- Active: October 7, 1861–August 7, 1865
- Disbanded: August 7, 1865
- Country: United States
- Allegiance: Union
- Branch: Cavalry
- Size: Regiment 1,758 men (Total)
- Part of: 2nd Division, Cavalry Corps, Army of the Potomac
- Engagements: American Civil War West Virginia Campaign; Valley Campaign; Northern Virginia Campaign; Battle of Fredericksburg; Battle of Kelly's Ford; Battle of Brandy Station; Gettysburg campaign; Mine Run Campaign; Bristoe Campaign; Overland Campaign; Siege of Petersburg; Battle of Trevilian Station; Battle of Five Forks; Battle of Sailor's Creek; Appomattox Campaign;

Commanders
- Notable commanders: Col. William Stedman

= 6th Ohio Cavalry Regiment =

The 6th Ohio Cavalry Regiment was a cavalry regiment of the Union Army, which was raised in ten counties in northeastern and north-central Ohio for service during the American Civil War. It served primarily in the Eastern Theater in several major campaigns of the Army of the Potomac and was particularly active during the Gettysburg campaign of 1863.

==Organization and early service==
The 6th Ohio Cavalry Regiment was commissioned for a three-year term. It was organized at Camp Hutchins in Warren, Ohio, on October 7, 1861, and first served under Colonel William R. Lloyd.

The regiment was on duty in Warren until January 1862, and was then garrisoned at Camp Chase and Camp Dennison until May 1862. The troopers were given their horses while stationed at Camp Dennison, after which the officers led the men in mounted cavalry drills. Following completion of training, the regiment moved to Wheeling, West Virginia on May 13 and then to Strasburg, Virginia to join Major General John C. Fremont's army in the Shenandoah Valley. The regiment was attached to the Mountain Department until June 1862 and participated in several engagements with the Confederates, first seeing combat at the Battle of Woodstock on June 2. Other battles during this period included Cross Keys and Cedar Mountain.

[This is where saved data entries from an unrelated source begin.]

This is an optimization exercise on Yosys and OpenROAD, whose aim is small area, a short achievable clock period and few clock cycles, not a production implementation.
Function was checked by simulation only, so behaviour that the tests miss may differ from the original.

==> flow/design.v <==
module aes_sbox (
    input  wire [7:0] a,
    output reg  [7:0] s
);
  always @(*) begin
    case (a)
      8'h00: s = 8'h63; 8'h01: s = 8'h7c; 8'h02: s = 8'h77; 8'h03: s = 8'h7b;
      8'h04: s = 8'hf2; 8'h05: s = 8'h6b; 8'h06: s = 8'h6f; 8'h07: s = 8'hc5;
      8'h08: s = 8'h30; 8'h09: s = 8'h01; 8'h0a: s = 8'h67; 8'h0b: s = 8'h2b;
      8'h0c: s = 8'hfe; 8'h0d: s = 8'hd7; 8'h0e: s = 8'hab; 8'h0f: s = 8'h76;
      8'h10: s = 8'hca; 8'h11: s = 8'h82; 8'h12: s = 8'hc9; 8'h13: s = 8'h7d;
      8'h14: s = 8'hfa; 8'h15: s = 8'h59; 8'h16: s = 8'h47; 8'h17: s = 8'hf0;
      8'h18: s = 8'had; 8'h19: s = 8'hd4; 8'h1a: s = 8'ha2; 8'h1b: s = 8'haf;
      8'h1c: s = 8'h9c; 8'h1d: s = 8'ha4; 8'h1e: s = 8'h72; 8'h1f: s = 8'hc0;
      8'h20: s = 8'hb7; 8'h21: s = 8'hfd; 8'h22: s = 8'h93; 8'h23: s = 8'h26;
      8'h24: s = 8'h36; 8'h25: s = 8'h3f; 8'h26: s = 8'hf7; 8'h27: s = 8'hcc;
      8'h28: s = 8'h34; 8'h29: s = 8'ha5; 8'h2a: s = 8'he5; 8'h2b: s = 8'hf1;
      8'h2c: s = 8'h71; 8'h2d: s = 8'hd8; 8'h2e: s = 8'h31; 8'h2f: s = 8'h15;
      8'h30: s = 8'h04; 8'h31: s = 8'hc7; 8'h32: s = 8'h23; 8'h33: s = 8'hc3;
      8'h34: s = 8'h18; 8'h35: s = 8'h96; 8'h36: s = 8'h05; 8'h37: s = 8'h9a;
      8'h38: s = 8'h07; 8'h39: s = 8'h12; 8'h3a: s = 8'h80; 8'h3b: s = 8'he2;
      8'h3c: s = 8'heb; 8'h3d: s = 8'h27; 8'h3e: s = 8'hb2; 8'h3f: s = 8'h75;
      8'h40: s = 8'h09; 8'h41: s = 8'h83; 8'h42: s = 8'h2c; 8'h43: s = 8'h1a;
      8'h44: s = 8'h1b; 8'h45: s = 8'h6e; 8'h46: s = 8'h5a; 8'h47: s = 8'ha0;
      8'h48: s = 8'h52; 8'h49: s = 8'h3b; 8'h4a: s = 8'hd6; 8'h4b: s = 8'hb3;
      8'h4c: s = 8'h29; 8'h4d: s = 8'he3; 8'h4e: s = 8'h2f; 8'h4f: s = 8'h84;
      8'h50: s = 8'h53; 8'h51: s = 8'hd1; 8'h52: s = 8'h00; 8'h53: s = 8'hed;
      8'h54: s = 8'h20; 8'h55: s = 8'hfc; 8'h56: s = 8'hb1; 8'h57: s = 8'h5b;
      8'h58: s = 8'h6a; 8'h59: s = 8'hcb; 8'h5a: s = 8'hbe; 8'h5b: s = 8'h39;
      8'h5c: s = 8'h4a; 8'h5d: s = 8'h4c; 8'h5e: s = 8'h58; 8'h5f: s = 8'hcf;
      8'h60: s = 8'hd0; 8'h61: s = 8'hef; 8'h62: s = 8'haa; 8'h63: s = 8'hfb;
      8'h64: s = 8'h43; 8'h65: s = 8'h4d; 8'h66: s = 8'h33; 8'h67: s = 8'h85;
      8'h68: s = 8'h45; 8'h69: s = 8'hf9; 8'h6a: s = 8'h02; 8'h6b: s = 8'h7f;
      8'h6c: s = 8'h50; 8'h6d: s = 8'h3c; 8'h6e: s = 8'h9f; 8'h6f: s = 8'ha8;
      8'h70: s = 8'h51; 8'h71: s = 8'ha3; 8'h72: s = 8'h40; 8'h73: s = 8'h8f;
      8'h74: s = 8'h92; 8'h75: s = 8'h9d; 8'h76: s = 8'h38; 8'h77: s = 8'hf5;
      8'h78: s = 8'hbc; 8'h79: s = 8'hb6; 8'h7a: s = 8'hda; 8'h7b: s = 8'h21;
      8'h7c: s = 8'h10; 8'h7d: s = 8'hff; 8'h7e: s = 8'hf3; 8'h7f: s = 8'hd2;
      8'h80: s = 8'hcd; 8'h81: s = 8'h0c; 8'h82: s = 8'h13; 8'h83: s = 8'hec;
      8'h84: s = 8'h5f; 8'h85: s = 8'h97; 8'h86: s = 8'h44; 8'h87: s = 8'h17;
      8'h88: s = 8'hc4; 8'h89: s = 8'ha7; 8'h8a: s = 8'h7e; 8'h8b: s = 8'h3d;
      8'h8c: s = 8'h64; 8'h8d: s = 8'h5d; 8'h8e: s = 8'h19; 8'h8f: s = 8'h73;
      8'h90: s = 8'h60; 8'h91: s = 8'h81; 8'h92: s = 8'h4f; 8'h93: s = 8'hdc;
      8'h94: s = 8'h22; 8'h95: s = 8'h2a; 8'h96: s = 8'h90; 8'h97: s = 8'h88;
      8'h98: s = 8'h46; 8'h99: s = 8'hee; 8'h9a: s = 8'hb8; 8'h9b: s = 8'h14;
      8'h9c: s = 8'hde; 8'h9d: s = 8'h5e; 8'h9e: s = 8'h0b; 8'h9f: s = 8'hdb;
      8'ha0: s = 8'he0; 8'ha1: s = 8'h32; 8'ha2: s = 8'h3a; 8'ha3: s = 8'h0a;
      8'ha4: s = 8'h49; 8'ha5: s = 8'h06; 8'ha6: s = 8'h24; 8'ha7: s = 8'h5c;
      8'ha8: s = 8'hc2; 8'ha9: s = 8'hd3; 8'haa: s = 8'hac; 8'hab: s = 8'h62;
      8'hac: s = 8'h91; 8'had: s = 8'h95; 8'hae: s = 8'he4; 8'haf: s = 8'h79;
      8'hb0: s = 8'he7; 8'hb1: s = 8'hc8; 8'hb2: s = 8'h37; 8'hb3: s = 8'h6d;
      8'hb4: s = 8'h8d; 8'hb5: s = 8'hd5; 8'hb6: s = 8'h4e; 8'hb7: s = 8'ha9;
      8'hb8: s = 8'h6c; 8'hb9: s = 8'h56; 8'hba: s = 8'hf4; 8'hbb: s = 8'hea;
      8'hbc: s = 8'h65; 8'hbd: s = 8'h7a; 8'hbe: s = 8'hae; 8'hbf: s = 8'h08;
      8'hc0: s = 8'hba; 8'hc1: s = 8'h78; 8'hc2: s = 8'h25; 8'hc3: s = 8'h2e;
      8'hc4: s = 8'h1c; 8'hc5: s = 8'ha6; 8'hc6: s = 8'hb4; 8'hc7: s = 8'hc6;
      8'hc8: s = 8'he8; 8'hc9: s = 8'hdd; 8'hca: s = 8'h74; 8'hcb: s = 8'h1f;
      8'hcc: s = 8'h4b; 8'hcd: s = 8'hbd; 8'hce: s = 8'h8b; 8'hcf: s = 8'h8a;
      8'hd0: s = 8'h70; 8'hd1: s = 8'h3e; 8'hd2: s = 8'hb5; 8'hd3: s = 8'h66;
      8'hd4: s = 8'h48; 8'hd5: s = 8'h03; 8'hd6: s = 8'hf6; 8'hd7: s = 8'h0e;
      8'hd8: s = 8'h61; 8'hd9: s = 8'h35; 8'hda: s = 8'h57; 8'hdb: s = 8'hb9;
      8'hdc: s = 8'h86; 8'hdd: s = 8'hc1; 8'hde: s = 8'h1d; 8'hdf: s = 8'h9e;
      8'he0: s = 8'he1; 8'he1: s = 8'hf8; 8'he2: s = 8'h98; 8'he3: s = 8'h11;
      8'he4: s = 8'h69; 8'he5: s = 8'hd9; 8'he6: s = 8'h8e; 8'he7: s = 8'h94;
      8'he8: s = 8'h9b; 8'he9: s = 8'h1e; 8'hea: s = 8'h87; 8'heb: s = 8'he9;
      8'hec: s = 8'hce; 8'hed: s = 8'h55; 8'hee: s = 8'h28; 8'hef: s = 8'hdf;
      8'hf0: s = 8'h8c; 8'hf1: s = 8'ha1; 8'hf2: s = 8'h89; 8'hf3: s = 8'h0d;
      8'hf4: s = 8'hbf; 8'hf5: s = 8'he6; 8'hf6: s = 8'h42; 8'hf7: s = 8'h68;
      8'hf8: s = 8'h41; 8'hf9: s = 8'h99; 8'hfa: s = 8'h2d; 8'hfb: s = 8'h0f;
      8'hfc: s = 8'hb0; 8'hfd: s = 8'h54; 8'hfe: s = 8'hbb; 8'hff: s = 8'h16;
      default: s = 8'h00;
    endcase
  end
endmodule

In late June, the regiment moved to the Virginia Peninsula and became part of the 2nd Brigade, 2nd Division, 1st Corps, Pope's Army of Virginia until July 1862. The regiment saw considerable action during the Northern Virginia Campaign in the late summer, and was engaged in skirmishing during the Second Bull Run operations. As part of the Army of the Potomac, the 6th Ohio Cavalry participated in the Fredericksburg operations in November–December 1862. It subsequently went into winter quarters, guarding the Rappahannock River.

==1863 and 1864==
In 1863, the regiment participated in the Battle of Kelly's Ford. Later that year, it was heavily involved in the Gettysburg campaign, fighting at the Battle of Brandy Station and in several smaller engagements during the Union operations in the Loudoun Valley of Virginia, including the battles of Aldie, Middleburg, and Upperville. They traveled into Pennsylvania with the division as part of the brigade of Col. Pennock Huey, but before the Battle of Gettysburg withdrew to Westminster, Maryland, to guard the army's supply trains. The regiment was active during the retreat of the Confederate Army of Northern Virginia in July. Later in the year, the regiment participated in both the Mine Run and Bristoe campaigns.

After spending the winter fighting Mosby's guerillas, in the spring of 1864 the regiment joined Ulysses S. Grant's movement on Richmond, participating in several battles while serving in the Cavalry Corps, under Gen. Philip H. Sheridan. It was involved in the Union cavalry operations during the Overland Campaign and the Siege of Petersburg, as well as taking part in the Battle of Trevilian Station.

==1865 and the end of the war==
In 1865, the regiment was in the Battle of Five Forks, and during the Appomattox Campaign, in the Battle of Sayler's Creek.

The 6th Ohio Cavalry marched in the Grand Review of the Armies in May 1865, and then exited service at Petersburg, Virginia, on August 7, 1865.

During its term of service, the 6th Ohio Cavalry lost 5 officers and 52 enlisted men killed and mortally wounded, and 4 officers and 177 enlisted men by disease, for a total of 238 fatalities. More than 1700 men served in the ranks at various times, however, the field strength of the regiment rarely exceeded 500 men at any given time.

A stone monument to the regiment stands along Taneytown Road on the Gettysburg Battlefield, which features a relief of a saber-wielding cavalryman mounted on his horse at full gallop.